Nicht zuletzt kommt dem Grünland auch klimarelevante Funktionen zu. So gilt der Wurzelbereich von Gräsern wegen des hohen Humusgehalts als einer der weltweit wichtigsten Kohlenstoffspeicher und als wichtige Sauerstoffquelle. Laut Moritz liefert eine sogenannte Dreischnittwiese pro Hektar die jährliche Sauerstoffmenge für etwa zehn Menschen. 

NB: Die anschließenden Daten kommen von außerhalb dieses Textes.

$ cat src/rtl/calc_seq_arb.sv
// calc_seq_arb
//   Two-requester sequencer/arbiter in front of the four-operand
//   capture/calculate datapath. A 16-bit bundle accepted from either
//   requester is fed to the datapath as four nibble captures (op 0..3).
//   The sequencer then waits for the datapath's valid pulse and returns
//   the 5-bit result tagged with the owning requester id. A watchdog
//   aborts the transaction (and resets the datapath) if valid never
//   arrives within TIMEOUT cycles.
//
// Parameters
//   TIMEOUT       max WAIT cycles before abort (2..255)
//
// Ports
//   clock         system clock, rising edge
//   rst           synchronous active-high reset
//   req0_*        requester 0 valid/data/ready (A=[3:0] B=[7:4] C=[11:8] D=[15:12])
//   req1_*        requester 1 valid/data/ready, same packing
//   calc_d        nibble to datapath d_in
//   calc_op       datapath operand select
//   calc_capture  datapath capture strobe
//   calc_rst_n    active-low datapath reset
//   calc_result   datapath result
//   calc_valid    datapath one-cycle valid pulse
//   rsp_valid     response available
//   rsp_ready     consumer takes response
//   rsp_result    captured result (0 on abort)
//   rsp_id        requester owning the response
//   rsp_err       1 = watchdog abort
module calc_seq_arb #(
  parameter int unsigned TIMEOUT = 8
) (
  input  logic        clock,
  input  logic        rst,
  input  logic        req0_valid,
  input  logic [15:0] req0_data,
  output logic        req0_ready,
  input  logic        req1_valid,
  input  logic [15:0] req1_data,
  output logic        req1_ready,
  output logic [3:0]  calc_d,
  output logic [1:0]  calc_op,
  output logic        calc_capture,
  output logic        calc_rst_n,
  input  logic [4:0]  calc_result,
  input  logic        calc_valid,
  output logic        rsp_valid,
  input  logic        rsp_ready,
  output logic [4:0]  rsp_result,
  output logic        rsp_id,
  output logic        rsp_err
);

  typedef enum logic [2:0] {
    IDLE,
    LOAD,
    WAIT,
    ABORT,
    RESP
  } state_t;

  state_t      state;
  state_t      state_nx;
  logic        rr_ptr;
  logic [15:0] bundle;
  logic        id_q;
  logic [1:0]  op_cnt;
  logic [7:0]  timer;
  logic [4:0]  res_q;
  logic        err_q;
  // Registered datapath run flag: low for the cycle after a reset edge and
  // for the single ABORT cycle, so calc_rst_n is glitch-free.
  logic        run_q;

  logic        grant_id;
  logic        accept;

  // Arbitration: a lone requester wins; on contention rr_ptr decides.
  // No grant in the cycle directly after reset (run_q still low).
  always_comb begin
    grant_id   = (req0_valid && req1_valid) ? rr_ptr : req1_valid;
    accept     = (state == IDLE) && run_q && !rst && (req0_valid || req1_valid);
    req0_ready = accept && !grant_id;
    req1_ready = accept && grant_id;
  end

  always_comb begin
    state_nx = state;
    case (state)
      IDLE:    if (accept) state_nx = LOAD;
      LOAD:    if (op_cnt == 2'd3) state_nx = WAIT;
      WAIT: begin
        if (calc_valid)                      state_nx = RESP;
        else if (timer == 8'(TIMEOUT - 1))   state_nx = ABORT;
      end
      ABORT:   state_nx = RESP;
      RESP:    if (rsp_ready) state_nx = IDLE;
      default: state_nx = IDLE;
    endcase
  end

  always_ff @(posedge clock) begin
    if (rst) begin
      state  <= IDLE;
      rr_ptr <= 1'b0;
      bundle <= '0;
      id_q   <= 1'b0;
      op_cnt <= '0;
      timer  <= '0;
      res_q  <= '0;
      err_q  <= 1'b0;
      run_q  <= 1'b0;
    end else begin
      state <= state_nx;
      run_q <= (state_nx != ABORT);
      case (state)
        IDLE: begin
          if (accept) begin
            bundle <= grant_id ? req1_data : req0_data;
            id_q   <= grant_id;
            rr_ptr <= ~grant_id;
            op_cnt <= '0;
          end
        end
        LOAD: begin
          op_cnt <= op_cnt + 2'd1;
          if (op_cnt == 2'd3) timer <= '0;
        end
        WAIT: begin
          if (calc_valid) begin
            res_q <= calc_result;
            err_q <= 1'b0;
          end else begin
            timer <= timer + 8'd1;
          end
        end
        ABORT: begin
          res_q <= '0;
          err_q <= 1'b1;
        end
        default: ;
      endcase
    end
  end

  always_comb begin
    calc_capture = (state == LOAD);
    calc_op      = (state == LOAD) ? op_cnt : 2'd0;
    calc_d       = (state == LOAD) ? bundle[{op_cnt, 2'b00} +: 4] : 4'd0;
    calc_rst_n   = run_q;
    rsp_valid    = (state == RESP);
    rsp_result   = (state == RESP) ? res_q : 5'd0;
    rsp_id       = (state == RESP) ? id_q : 1'b0;
    rsp_err      = (state == RESP) ? err_q : 1'b0;
  end

endmodule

Wo früher dichte Wälder standen, prägen heute Wiesen und Weiden unsere Kulturlandschaft. „Die Sense ist die Mutter der Wiese“ wies Moritz auf die Bedeutung der Grünlandpflege durch die Landwirte hin. Etwa ein Drittel der gesamten landwirtschaftlichen Nutzfläche im Ortenaukreis – rund 20.000 Hektar (200 km²) – sind Grünland.  Je nach Standort und Nutzung dieser Flächen ergeben sich Pflanzenbestände unterschiedlichster Arten, die sich auch in ihrer futterbaulichen und ökologischen Wertigkeit unterscheiden. Moritz nannte die „optischen Überflieger“ im Bereich der Kräuter und kleeartigen Blühpflanzen, aber auch die bestandsbildenden Gräser, denen als eher „unbekannten und stillen Schönheiten“ gleichwohl wichtige pflanzenbauliche Funktionen zukommen.

Entlang des Wegs und mit konkreten Beispielen an Gräsern, die er aus den Wiesen holte, befasste sich Moritz mit deren Bauteilen und wie ihr Stoffwechsel bei Schnitt oder Beweidung funktioniert.  Er ging der Frage nach, warum Grünlandbetriebe mit Tierhaltung insbesondere jüngeres Futter benötigen und was sich hinter den Begriffen „intensive“ und „extensive“ Bewirtschaftung verbirgt. Schließlich verdeutlichte er die Vorgänge in der Pflanze, die ihr das Überwintern ermöglichen ohne zu erfrieren.

Der Wunsch auf eine baldige Fortsetzung dieser naturkundlichen Abendspaziergänge war bei den Teilnehmenden zum Abschluss einhellig. Angedacht sind nun ein Rundgang entlang von Getreidefeldern, aber auch Waldspaziergänge. Bei einem gemeinsamen Umtrunk in der „Linde“ fand die Veranstaltung des Schwarzwaldvereins Reichenbach einen lockeren Abschluss.